You can never have too many backups of your files! If your local computer has enough hard drive space, why not backup your cluster files there? You can check how big your files are on the cluster by

du -s ~

Here's how to perform routine backups using rsync to sync your local copy with what's on the cluster and cron to schedule the backups.

1. If you're using Windows, install cygwin (http://www.cygwin.com) and make sure vim, rsync, cron, cygrunsrv, and openssh are selected. If you're on OSX or Linux, these should already be installed. Open a cygwin prompt (should be in your Start Menu) and run

cron-config

You will get a series of prompts, enter: 'yes', <return>, 'yes', <your password>, <your password again>, 'yes'.

2. Open up a terminal window (cygwin prompt in Windows) and create a bash script that will execute the backup. Here's mine:

#!bin/bash

echo "#######################quest home#######################"

rsync -avze ssh --delete jes786@quest.it.northwestern.edu:~/ /cygdrive/c/Users/James/Documents/Cluster_Backup/quest/home/

echo -e "\n\n\n#######################quest b1004#######################"

rsync -avze ssh --delete jes786@quest.it.northwestern.edu:/projects/b1004/jes786/ /cygdrive/c/Users/James/Documents/Cluster_Backup/quest/b1004/

echo -e "\n\n\n#######################palestrina#######################"

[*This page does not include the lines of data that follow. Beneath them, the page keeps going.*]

### src/flat_wrapper.sv
// flat-port wrapper written by rule: the top's interface ports become plain ports
module inq_ctl_flat 
  (rclk, reset_l, push, push_data, upd, upd_idx, upd_word_wen, upd_data, pop, peek, peek_idx, rdata_vld, full, empty, count, rf_din, rf_wr_adr, rf_wr_en, rf_word_wen, rf_rd_adr1, rf_rd_adr2, rf_sel_rdaddr1, rf_read_en);
  inq_rf_if rf_i ();
  input  logic rclk;
  input  logic reset_l;
  input  logic push;
  input  logic [inq_pkg::DATA_W-1:0] push_data;
  input  logic upd;
  input  logic [inq_pkg::ADR_W-1:0] upd_idx;
  input  logic [inq_pkg::LANES-1:0] upd_word_wen;
  input  logic [inq_pkg::DATA_W-1:0] upd_data;
  input  logic pop;
  input  logic peek;
  input  logic [inq_pkg::ADR_W-1:0] peek_idx;
  output logic rdata_vld;
  output logic full;
  output logic empty;
  output logic [inq_pkg::CNT_W-1:0] count;
  output wire logic [$bits(rf_i.din)-1:0] rf_din;
  output wire logic [$bits(rf_i.wr_adr)-1:0] rf_wr_adr;
  output wire logic [$bits(rf_i.wr_en)-1:0] rf_wr_en;
  output wire logic [$bits(rf_i.word_wen)-1:0] rf_word_wen;
  output wire logic [$bits(rf_i.rd_adr1)-1:0] rf_rd_adr1;
  output wire logic [$bits(rf_i.rd_adr2)-1:0] rf_rd_adr2;
  output wire logic [$bits(rf_i.sel_rdaddr1)-1:0] rf_sel_rdaddr1;
  output wire logic [$bits(rf_i.read_en)-1:0] rf_read_en;
  assign rf_din = rf_i.din;
  assign rf_wr_adr = rf_i.wr_adr;
  assign rf_wr_en = rf_i.wr_en;
  assign rf_word_wen = rf_i.word_wen;
  assign rf_rd_adr1 = rf_i.rd_adr1;
  assign rf_rd_adr2 = rf_i.rd_adr2;
  assign rf_sel_rdaddr1 = rf_i.sel_rdaddr1;
  assign rf_read_en = rf_i.read_en;
  inq_ctl u_core (.rclk(rclk), .reset_l(reset_l), .push(push), .push_data(push_data), .upd(upd), .upd_idx(upd_idx), .upd_word_wen(upd_word_wen), .upd_data(upd_data), .pop(pop), .peek(peek), .peek_idx(peek_idx), .rdata_vld(rdata_vld), .full(full), .empty(empty), .count(count), .rf(rf_i));
endmodule
### config.mk
export PLATFORM = sky130hd
export DESIGN_NAME = inq_ctl_flat
export DESIGN_NICKNAME = d
export VERILOG_FILES = /design/src/logic/inq_pkg.sv /design/src/logic/inq_rf_if.sv /design/src/logic/inq_ctl.sv /design/src/flat_wrapper.sv
export SDC_FILE = /design/constraint.sdc
export NUM_CORES = 1
export LEC_CHECK = 0
export BUFFER_PORTS_ARGS = -buffer_cell sky130_fd_sc_hd__buf_2
export CAP_MARGIN = 10
export CORE_ASPECT_RATIO = 2
export CORE_MARGIN = 4
export CORE_UTILIZATION = 25
export CTS_BUF_LIST = sky130_fd_sc_hd__clkbuf_8
export DETAILED_ROUTE_END_ITERATION = 10
export SLEW_MARGIN = 20
export SYNTH_ARGS = -nofsm -noshare
export SYNTH_HDL_FRONTEND = slang
export SYNTH_SLANG_ARGS = --single-unit
### constraint.sdc
create_clock -name rclk -period 2.9 [get_ports rclk]
set_clock_uncertainty 0.05 [all_clocks]
set_input_delay 0.435 -clock rclk [delete_from_list [all_inputs] [get_ports rclk]]
set_output_delay 0.435 -clock rclk [all_outputs]
set_load 0.02 [all_outputs]
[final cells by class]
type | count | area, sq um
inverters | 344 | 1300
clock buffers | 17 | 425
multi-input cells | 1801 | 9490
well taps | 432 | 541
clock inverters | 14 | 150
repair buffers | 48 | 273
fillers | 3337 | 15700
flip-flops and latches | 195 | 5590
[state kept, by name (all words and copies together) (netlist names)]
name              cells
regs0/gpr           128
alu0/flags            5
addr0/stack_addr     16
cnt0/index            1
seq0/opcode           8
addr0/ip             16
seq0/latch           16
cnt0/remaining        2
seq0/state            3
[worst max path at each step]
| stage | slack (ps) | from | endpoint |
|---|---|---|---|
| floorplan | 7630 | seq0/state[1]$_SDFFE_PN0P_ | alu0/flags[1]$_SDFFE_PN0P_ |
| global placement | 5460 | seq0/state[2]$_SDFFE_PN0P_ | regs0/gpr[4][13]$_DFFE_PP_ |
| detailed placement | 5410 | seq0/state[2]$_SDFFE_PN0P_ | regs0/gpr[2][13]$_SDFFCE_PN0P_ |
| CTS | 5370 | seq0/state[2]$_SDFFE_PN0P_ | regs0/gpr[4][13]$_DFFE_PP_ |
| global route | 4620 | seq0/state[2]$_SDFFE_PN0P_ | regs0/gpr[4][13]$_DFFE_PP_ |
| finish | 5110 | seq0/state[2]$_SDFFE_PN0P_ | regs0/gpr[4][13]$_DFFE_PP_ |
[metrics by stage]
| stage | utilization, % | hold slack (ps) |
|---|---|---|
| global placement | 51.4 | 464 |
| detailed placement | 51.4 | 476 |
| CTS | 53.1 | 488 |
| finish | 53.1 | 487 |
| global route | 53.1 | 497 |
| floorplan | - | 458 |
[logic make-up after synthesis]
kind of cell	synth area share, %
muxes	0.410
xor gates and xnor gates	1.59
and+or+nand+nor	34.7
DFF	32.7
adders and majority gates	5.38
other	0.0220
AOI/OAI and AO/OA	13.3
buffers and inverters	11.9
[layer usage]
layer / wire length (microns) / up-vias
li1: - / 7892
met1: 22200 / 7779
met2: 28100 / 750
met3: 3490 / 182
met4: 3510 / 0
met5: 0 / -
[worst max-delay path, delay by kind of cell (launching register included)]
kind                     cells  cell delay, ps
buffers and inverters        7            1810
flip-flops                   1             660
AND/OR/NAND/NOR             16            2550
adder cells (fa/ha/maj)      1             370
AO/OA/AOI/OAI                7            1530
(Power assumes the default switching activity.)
<file path="config.mk">
export PLATFORM = sky130hd
export DESIGN_NAME = dl_processor_flat
export DESIGN_NICKNAME = d
export VERILOG_FILES = /design/src/hw/chroni_regs_pkg.sv /design/src/hw/chroni_dl_pkg.sv /design/src/hw/chroni_ifs.sv /design/src/hw/dl_processor.sv /design/src/flat_wrapper.sv
export SDC_FILE = /design/constraint.sdc
export NUM_CORES = 1
export LEC_CHECK = 0
export ABC_CLOCK_PERIOD_IN_PS = 7800
export BUFFER_PORTS_ARGS = -buffer_cell sky130_fd_sc_hd__buf_4
export CAP_MARGIN = 20
export CORE_UTILIZATION = 30
export DETAILED_ROUTE_END_ITERATION = 8
export HOLD_SLACK_MARGIN = 0.08
export MAX_ROUTING_LAYER = met4
export SKIP_LAST_GASP = 1
export SLEW_MARGIN = 20
export SYNTH_ARGS = -nofsm -noshare
export SYNTH_HDL_FRONTEND = slang
export SYNTH_SLANG_ARGS = --single-unit
</file>
<file path="constraint.sdc">
create_clock -name sys_clk -period 7.8 [get_ports sys_clk]
set_input_delay 1.56 -clock sys_clk [delete_from_list [all_inputs] [get_ports sys_clk]]
set_output_delay 1.56 -clock sys_clk [all_outputs]
set_load 0.02 [all_outputs]
</file>
<file path="src/hw/chroni_regs_pkg.sv">
package chroni_regs_pkg;

   localparam logic [8:0] REG_BASE_HI = 9'h120;   // cpu_addr[15:7] of the window at 0x9000

   localparam logic [6:0] REG_DL_LO     = 7'h00;
   localparam logic [6:0] REG_DL_HI     = 7'h01;
   localparam logic [6:0] REG_CHARSET   = 7'h02;
   localparam logic [6:0] REG_PAL_INDEX = 7'h04;
   localparam logic [6:0] REG_PAL_DATA  = 7'h05;
   localparam logic [6:0] REG_VADDR_LO  = 7'h06;
   localparam logic [6:0] REG_VADDR_HI  = 7'h07;
   localparam logic [6:0] REG_VADDR_TOP = 7'h08;   // bit 16 of the byte address
   localparam logic [6:0] REG_VDATA     = 7'h09;
   localparam logic [6:0] REG_BORDER_LO = 7'h1a;
   localparam logic [6:0] REG_BORDER_HI = 7'h1b;

   localparam int COLOR_W      = 16;
   localparam int VRAM_AW      = 16;   // word address
   localparam int VRAM_BYTE_AW = 17;
   localparam int PAL_AW       = 4;

   // palette load sequence: index, low byte, high byte
   localparam logic [1:0] PAL_IDLE = 2'd0;
   localparam logic [1:0] PAL_LO   = 2'd1;
   localparam logic [1:0] PAL_HI   = 2'd2;

endpackage

</file>
<file path="src/hw/chroni_dl_pkg.sv">
package chroni_dl_pkg;

   // a display list word is an instruction or, after a text instruction, an origin
   typedef union packed {
      struct packed {
         logic [2:0] rsvd;
         logic       narrow;   // 32 columns instead of 40
         logic [3:0] mode;
         logic [7:0] lines;
      } instr;
      logic [15:0] addr;
   } dl_word_u;

   localparam logic [3:0] DL_MODE_BLANK = 4'h0;
   localparam logic [3:0] DL_MODE_TEXT  = 4'h2;
   localparam logic [3:0] DL_MODE_END   = 4'hf;

   localparam int LINE_PIXELS = 320;
   localparam int COLS_WIDE   = 40;
   localparam int COLS_NARROW = 32;
   localparam int CHAR_PIXELS = 8;
   localparam int CHAR_ROWS   = 8;

   localparam int PIXEL_CREDITS = 4;

   // text fetch states
   localparam logic [2:0] FT_IDLE = 3'd0;
   localparam logic [2:0] FT_CHAR = 3'd1;
   localparam logic [2:0] FT_ATTR = 3'd2;
   localparam logic [2:0] FT_FONT = 3'd3;
   localparam logic [2:0] FT_DATA = 3'd4;

endpackage

</file>
<file path="src/hw/chroni_ifs.sv">


interface line_cmd_if import chroni_regs_pkg::*; ();
   logic               start;
   logic               blank;
   logic               narrow;
   logic [VRAM_AW-1:0] char_addr;   // word addresses
   logic [VRAM_AW-1:0] attr_addr;
   logic [2:0]         row;
   logic               done;        // with the last pixel

   modport ctrl (
      output start, blank, narrow, char_addr, attr_addr, row,
      input  done
   );
   modport render (
      input  start, blank, narrow, char_addr, attr_addr, row,
      output done
   );
endinterface

</file>
<file path="src/hw/dl_processor.sv">
`timescale 1ns/1ps

module dl_processor
   import chroni_regs_pkg::*;
   import chroni_dl_pkg::*;
(
   input  logic               sys_clk,
   input  logic               reset_n,
   input  logic [VRAM_AW-1:0] dl_base,
   input  logic               frame_start,
   input  logic               line_start,
   input  logic [15:0]        rd_data,
   output logic [VRAM_AW-1:0] dl_addr,
   output logic               dl_rd,
   line_cmd_if.ctrl           cmd
);
   dl_word_u           word;
   logic [VRAM_AW-1:0] ptr;
   logic [VRAM_AW-1:0] row_step;
   logic [3:0]         mode;
   logic [7:0]         lines_left;
   logic [1:0]         widx;    // 0 instruction, 1 char origin, 2 attr origin
   logic               phase;   // read data on its way
   logic               busy;

   assign word     = rd_data;
   assign dl_addr  = ptr;
   // one text row is cols bytes, half as many words
   assign row_step = cmd.narrow ? VRAM_AW'(COLS_NARROW / 2) : VRAM_AW'(COLS_WIDE / 2);

   always_ff @(posedge sys_clk) begin
      if (!reset_n) begin
         ptr        <= '0;
         mode       <= DL_MODE_BLANK;
         lines_left <= '0;
         widx       <= '0;
         phase      <= 1'b0;
         busy       <= 1'b0;
         dl_rd      <= 1'b0;
         cmd.start  <= 1'b0;
         cmd.blank  <= 1'b1;
         cmd.narrow <= 1'b0;
         cmd.row    <= '0;
      end else begin
         cmd.start <= 1'b0;
         if (cmd.done)
            busy <= 1'b0;
         if (frame_start) begin
            ptr        <= dl_base;
            mode       <= DL_MODE_BLANK;
            lines_left <= '0;
            dl_rd      <= 1'b0;
         end else if (line_start) begin
            busy <= 1'b1;
            if (mode == DL_MODE_END || lines_left != 8'd0) begin
               lines_left <= lines_left - 8'd1;
               cmd.start  <= 1'b1;
               cmd.blank  <= mode != DL_MODE_TEXT;
               if (mode == DL_MODE_TEXT) begin
                  cmd.row <= cmd.row + 3'd1;   // wraps after the last font row
                  if (cmd.row == 3'(CHAR_ROWS - 1)) begin
                     cmd.char_addr <= cmd.char_addr + row_step;
                     cmd.attr_addr <= cmd.attr_addr + row_step;
                  end
               end
            end else begin
               dl_rd <= 1'b1;
               widx  <= '0;
               phase <= 1'b0;
            end
         end else if (dl_rd) begin
            phase <= !phase;
            if (!phase) begin
               ptr <= ptr + 1'b1;
            end else begin
               widx <= widx + 2'd1;
               case (widx)
                  2'd0: begin
                     mode       <= word.instr.mode;
                     lines_left <= word.instr.lines - 8'd1;
                     cmd.narrow <= word.instr.narrow;
                     cmd.row    <= '0;
                     if (word.instr.mode != DL_MODE_TEXT) begin   // blank, end or unknown
                        dl_rd     <= 1'b0;
                        cmd.start <= 1'b1;
                        cmd.blank <= 1'b1;
                     end
                  end
                  2'd1: cmd.char_addr <= word.addr;
                  default: begin
                     cmd.attr_addr <= word.addr;
                     cmd.blank     <= 1'b0;
                     cmd.start     <= 1'b1;
                     dl_rd         <= 1'b0;
                  end
               endcase
            end
         end
      end
   end

   a_no_overlap: assert property (@(posedge sys_clk) disable iff (!reset_n)
      line_start |-> !busy)
      else $error("line_start while a line is still in progress");

endmodule

</file>
<file path="src/flat_wrapper.sv">
// flat-port wrapper written by rule: the top's interface ports become plain ports
module dl_processor_flat import chroni_regs_pkg::*; import chroni_dl_pkg::*;
  (sys_clk, reset_n, dl_base, frame_start, line_start, rd_data, dl_addr, dl_rd, cmd_start, cmd_blank, cmd_narrow, cmd_char_addr, cmd_attr_addr, cmd_row, cmd_done);
  line_cmd_if cmd_i ();
  input  logic sys_clk;
  input  logic reset_n;
  input  logic [VRAM_AW-1:0] dl_base;
  input  logic frame_start;
  input  logic line_start;
  input  logic [15:0] rd_data;
  output logic [VRAM_AW-1:0] dl_addr;
  output logic dl_rd;
  output wire logic [$bits(cmd_i.start)-1:0] cmd_start;
  output wire logic [$bits(cmd_i.blank)-1:0] cmd_blank;
  output wire logic [$bits(cmd_i.narrow)-1:0] cmd_narrow;
  output wire logic [$bits(cmd_i.char_addr)-1:0] cmd_char_addr;
  output wire logic [$bits(cmd_i.attr_addr)-1:0] cmd_attr_addr;
  output wire logic [$bits(cmd_i.row)-1:0] cmd_row;
  input wire logic [$bits(cmd_i.done)-1:0] cmd_done;
  assign cmd_start = cmd_i.start;
  assign cmd_blank = cmd_i.blank;
  assign cmd_narrow = cmd_i.narrow;
  assign cmd_char_addr = cmd_i.char_addr;
  assign cmd_attr_addr = cmd_i.attr_addr;
  assign cmd_row = cmd_i.row;
  assign cmd_i.done = cmd_done;
  dl_processor u_core (.sys_clk(sys_clk), .reset_n(reset_n), .dl_base(dl_base), .frame_start(frame_start), .line_start(line_start), .rd_data(rd_data), .dl_addr(dl_addr), .dl_rd(dl_rd), .cmd(cmd_i));
endmodule
</file>
==> results.toml <==
[drt]
wl_per_cell_um = 14.4
num_vias = 3555
vias_per_cell = 5.03
drc = 0
ant_nets = 0
drtIter0Drc = 264
routed_wl_mm = 10.2
drt_pass1_iterations = 4

[placed_design]
gp_congestion = 0.822
place_hpwl_mm = 7.38
pre_cts_slack_ns = 3.89
dpl.cell_count = 691
port-buffer-count = 90
place_area_um2 = 4770

[cells_and_area]
drive_gt1_frac = 0.215
area_growth_pct = 29.3
nNetsFinal = 577
fin_cells = 707
diodes = 0
nFillCells = 1286
fin_area_um2 = 5090

[floorplanning]
coreArea_um2 = 12700
die_width_um = 117
boundaryPins = 92
start_util = 0.310
die-height_um = 117
rows = 41
dieArea_um2 = 13600

[worst_setup_path]
critPathMaxStageDelay_ns = 0.54
startpoint_type = "input port"
crit_type = "input port to flop"
reg2reg_slack_ns = 5.62
slowest_stage = "buf_4"
critical-path-top-delay-family = "buffers and inverters"
cp.buffers_inverters = 3
reg2reg_depth = 7
critical_path.max_fanout = 69
cp_cell_sequence = "buf_4, inv_1, a21oi_1, nand2_1, a21oi_1, buf_4"
rr_endpoint = "u_core.lines_left[4]$_SDFFE_PP0P_"
crit_arrival_ns = 3.62
rr_startpoint = "u_core.widx[0]$_SDFFE_PN0P_"
cp.required_ns = 7.82
end_kind = "flop"

[synthesis]
ys_seq_area_frac = 0.437
synth_commonest_cells = "nand2_1, a21oi_1, dfxtp_1"
yosysMostFrequentCell = "nand2_1"
synthArstFlopShare = 0
synth_warnings = 0
yosys_most_used_dff = "dfxtp_1"
synthTopCellsByArea = "edfxtp_1, dfxtp_1, a21oi_1"
synth.top_cell.area_share = 0.244
ys_seq_elements = 70
synth.largest_area_cell = "edfxtp_1"
syn_nets = 492
synth_edf_count = 32
synthDistinctLibCells = 57
syn_inst = 445
synth_area_um2 = 3940
post_synth.cell_area_avg_um2 = 8.85

[pwr]
peakVddDrop_v = 0.0000741
p_total_uw = 922
p_per_area_nw_per_um2 = 181
leakagePower_uw = 0.00192

[grt]
grt_usage = 0.161
grt_antenna_before_repair = 0
grt_pass1_wl_mm = 16.5
first_global_vias = 3351
grt_overflow = 0
grt_max_degree = 70

[sta]
skew_ns = 0.00967
period_minus_slack_ns = 3.60
rsz0062_at_grt = "no"
slew_headroom = 0.525
worst_slew_pin_slew_ns = 0.712
finalMaxSlewViolations = 0
finalHoldViolCount = 0
period_share = 0.462
max_freq_mhz = 278
finalSetupViolations = 0
timing.final.ws_setup_ns = 4.20
tns_ns = 0

[clock_network]
clk_latency_ns = 0.33
clock_sinks = 70
cts_hold_buf = 0
cts_tree = "built"
cts_setup_buffers = 0
cts_resized = 0
cts-root-buf = "clkbuf_16"
cts_max_level = 3
clock_path_buffers = 2
clk_pin_slew_ns = 0.05
cts_made_buffers = 9

[hold_path]
hold_path.startpoint = "u_core.cmd.row[2]$_SDFFE_PN0P_"
whs_path_depth = 2
min_to = "u_core.cmd.row[2]$_SDFFE_PN0P_"
hold_path_class = "flop to flop"

[flow_run]
cap_violations = 0

[status]
outcome = "finished clean"
--- src/hw/chroni_ifs.sv ---
`timescale 1ns/1ps

interface vram_wr_if import chroni_regs_pkg::*; ();
   logic               wr_en;
   logic [VRAM_AW-1:0] addr;
   logic [1:0]         byte_en;   // exactly one lane per write
   logic [15:0]        wr_data;   // byte copied to both lanes

   modport cpu (output wr_en, output addr, output byte_en, output wr_data);
   modport mem (input wr_en, input addr, input byte_en, input wr_data);
endinterface


--- src/hw/cpu_regs.sv ---
`timescale 1ns/1ps

module cpu_regs
   import chroni_regs_pkg::*;
(
   input  logic               sys_clk,
   input  logic               reset_n,
   input  logic [15:0]        cpu_addr,
   input  logic [7:0]         cpu_wr_data,
   input  logic               cpu_wr_en,
   output logic [7:0]         cpu_rd_data,
   output logic [VRAM_AW-1:0] dl_base,
   output logic [7:0]         charset_base,
   output logic [COLOR_W-1:0] border_color,
   output logic               pal_wr_en,
   output logic [PAL_AW-1:0]  pal_wr_addr,
   output logic [COLOR_W-1:0] pal_wr_data,
   vram_wr_if.cpu             vram_wr
);
   logic                    reg_cs;
   logic [6:0]              reg_off;
   logic [VRAM_BYTE_AW-1:0] vaddr;
   logic [PAL_AW-1:0]       pal_index;
   logic [7:0]              pal_lo;
   logic [1:0]              pal_state;

   assign reg_cs  = cpu_addr[15:7] == REG_BASE_HI;
   assign reg_off = cpu_addr[6:0];

   always_ff @(posedge sys_clk) begin
      if (!reset_n) begin
         dl_base       <= '0;
         charset_base  <= '0;
         border_color  <= '0;
         vaddr         <= '0;
         pal_index     <= '0;
         pal_state     <= PAL_IDLE;
         pal_wr_en     <= 1'b0;
         vram_wr.wr_en <= 1'b0;
      end else begin
         pal_wr_en     <= 1'b0;
         vram_wr.wr_en <= 1'b0;
         if (reg_cs && cpu_wr_en) begin
            case (reg_off)
               REG_DL_LO:     dl_base[7:0] <= cpu_wr_data;
               REG_DL_HI:     dl_base[15:8] <= cpu_wr_data;
               REG_CHARSET:   charset_base <= cpu_wr_data;
               REG_VADDR_LO:  vaddr[7:0] <= cpu_wr_data;
               REG_VADDR_HI:  vaddr[15:8] <= cpu_wr_data;
               REG_VADDR_TOP: vaddr[16] <= cpu_wr_data[0];
               REG_BORDER_LO: border_color[7:0] <= cpu_wr_data;
               REG_BORDER_HI: border_color[15:8] <= cpu_wr_data;
               REG_PAL_INDEX: begin
                  pal_index <= cpu_wr_data[PAL_AW-1:0];
                  pal_state <= PAL_LO;
               end
               REG_PAL_DATA: begin
                  if (pal_state == PAL_LO) begin
                     pal_lo    <= cpu_wr_data;
                     pal_state <= PAL_HI;
                  end else if (pal_state == PAL_HI) begin
                     pal_wr_en   <= 1'b1;
                     pal_wr_addr <= pal_index;
                     pal_wr_data <= {cpu_wr_data, pal_lo};
                     pal_index   <= pal_index + 1'b1;   // next pair fills the next entry
                     pal_state   <= PAL_LO;
                  end
               end
               REG_VDATA: begin
                  vram_wr.wr_en   <= 1'b1;
                  vram_wr.addr    <= vaddr[VRAM_BYTE_AW-1:1];
                  vram_wr.byte_en <= vaddr[0] ? 2'b10 : 2'b01;   // odd byte is the high lane
                  vram_wr.wr_data <= {cpu_wr_data, cpu_wr_data};
                  vaddr           <= vaddr + 1'b1;
               end
               default: ;
            endcase
         end
      end
   end

   always_ff @(posedge sys_clk) begin
      if (reg_cs) begin
         case (reg_off)
            REG_DL_LO:     cpu_rd_data <= dl_base[7:0];
            REG_DL_HI:     cpu_rd_data <= dl_base[15:8];
            REG_CHARSET:   cpu_rd_data <= charset_base;
            REG_PAL_INDEX: cpu_rd_data <= {4'd0, pal_index};
            REG_VADDR_LO:  cpu_rd_data <= vaddr[7:0];
            REG_VADDR_HI:  cpu_rd_data <= vaddr[15:8];
            REG_VADDR_TOP: cpu_rd_data <= {7'd0, vaddr[16]};
            REG_BORDER_LO: cpu_rd_data <= border_color[7:0];
            REG_BORDER_HI: cpu_rd_data <= border_color[15:8];
            default:       cpu_rd_data <= 8'h00;
         endcase
      end
   end

endmodule

--- src/flat_wrapper.sv ---
// flat-port wrapper written by rule: the top's interface ports become plain ports
module cpu_regs_flat import chroni_regs_pkg::*;
  (sys_clk, reset_n, cpu_addr, cpu_wr_data, cpu_wr_en, cpu_rd_data, dl_base, charset_base, border_color, pal_wr_en, pal_wr_addr, pal_wr_data, vram_wr_wr_en, vram_wr_addr, vram_wr_byte_en, vram_wr_wr_data);
  vram_wr_if vram_wr_i ();
  input  logic sys_clk;
  input  logic reset_n;
  input  logic [15:0] cpu_addr;
  input  logic [7:0] cpu_wr_data;
  input  logic cpu_wr_en;
  output logic [7:0] cpu_rd_data;
  output logic [VRAM_AW-1:0] dl_base;
  output logic [7:0] charset_base;
  output logic [COLOR_W-1:0] border_color;
  output logic pal_wr_en;
  output logic [PAL_AW-1:0] pal_wr_addr;
  output logic [COLOR_W-1:0] pal_wr_data;
  output wire logic [$bits(vram_wr_i.wr_en)-1:0] vram_wr_wr_en;
  output wire logic [$bits(vram_wr_i.addr)-1:0] vram_wr_addr;
  output wire logic [$bits(vram_wr_i.byte_en)-1:0] vram_wr_byte_en;
  output wire logic [$bits(vram_wr_i.wr_data)-1:0] vram_wr_wr_data;
  assign vram_wr_wr_en = vram_wr_i.wr_en;
  assign vram_wr_addr = vram_wr_i.addr;
  assign vram_wr_byte_en = vram_wr_i.byte_en;
  assign vram_wr_wr_data = vram_wr_i.wr_data;
  cpu_regs u_core (.sys_clk(sys_clk), .reset_n(reset_n), .cpu_addr(cpu_addr), .cpu_wr_data(cpu_wr_data), .cpu_wr_en(cpu_wr_en), .cpu_rd_data(cpu_rd_data), .dl_base(dl_base), .charset_base(charset_base), .border_color(border_color), .pal_wr_en(pal_wr_en), .pal_wr_addr(pal_wr_addr), .pal_wr_data(pal_wr_data), .vram_wr(vram_wr_i));
endmodule
--- config.mk ---
export PLATFORM = sky130hd
export DESIGN_NAME = cpu_regs_flat
export DESIGN_NICKNAME = d
export VERILOG_FILES = /design/src/hw/chroni_regs_pkg.sv /design/src/hw/chroni_ifs.sv /design/src/hw/cpu_regs.sv /design/src/flat_wrapper.sv
export SDC_FILE = /design/constraint.sdc
export NUM_CORES = 1
export LEC_CHECK = 0
export BUFFER_PORTS_ARGS = -buffer_cell sky130_fd_sc_hd__buf_2
export CORE_MARGIN = 1.5
export CORE_UTILIZATION = 45
export DETAILED_ROUTE_END_ITERATION = 8
export MAX_ROUTING_LAYER = met4
export PLACE_DENSITY_LB_ADDON = 0.08
export SETUP_SLACK_MARGIN = 0.05
export SLEW_MARGIN = 20
export SYNTH_ARGS = -nofsm -noshare
export SYNTH_HDL_FRONTEND = slang
export SYNTH_SLANG_ARGS = --single-unit
export TNS_END_PERCENT = 50
--- constraint.sdc ---
create_clock -name sys_clk -period 8.3 [get_ports sys_clk]
set_input_delay 1.66 -clock sys_clk [delete_from_list [all_inputs] [get_ports sys_clk]]
set_output_delay 1.66 -clock sys_clk [all_outputs]
set_load 0.005 [all_outputs]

rsync -avze ssh --delete jsaal531@palestrina.northwestern.edu:~/ /cygdrive/c/Users/James/Documents/Cluster_Backup/palestrina/

date

In my script I'm backing up my home directory on Quest, my b1004 directory on Quest, and my home directory on Palestrina, each with a separate call to rsync. The -a option employs archive mode, which essentially makes the backup identical to the source after rsync is done, -v is verbose mode, -z compresses files during transfer, and -e executes the ssh command, allowing rsync to access the cluster. The --delete option will delete files in the backup that don't exist on the cluster, making your copy truly identical to the source. Lastly, enter the directory on the cluster you want to backup and then the location of the local backup. DO NOT MIX THESE UP!!!!!! Otherwise you will delete all your files on the cluster!

Edit my script with your usernames and directories. Then try running the script to make sure it works. It will probably take a while the first time while it copies all your files over. It will normally not take so long as rsync only copies over files that have changed or been created since the last backup.

3. Run crontab to edit the cron file and setup the routine backups

crontab -e

And add this to the cron file:

#!/bin/bash

PATH=/usr/bin:/usr/sbin:.

0 0 * * * /cygdrive/c/Users/James/Documents/Cluster_Backup/rsync_clusters > /cyg

drive/c/Users/James/Documents/Cluster_Backup/rsync_clusters.log

The first five numbers/asterisks sets the time to run the script. Details on this crazy format can be found here. My setting performs the backup daily at midnight. After the time setting is the command to be run. In my case, I run the backup script and output the stdout to a log file. change your paths accordingly.

Then you should be all set! Make sure the backup is running correctly by checking the log and your files after the backup has run for the first scheduled time.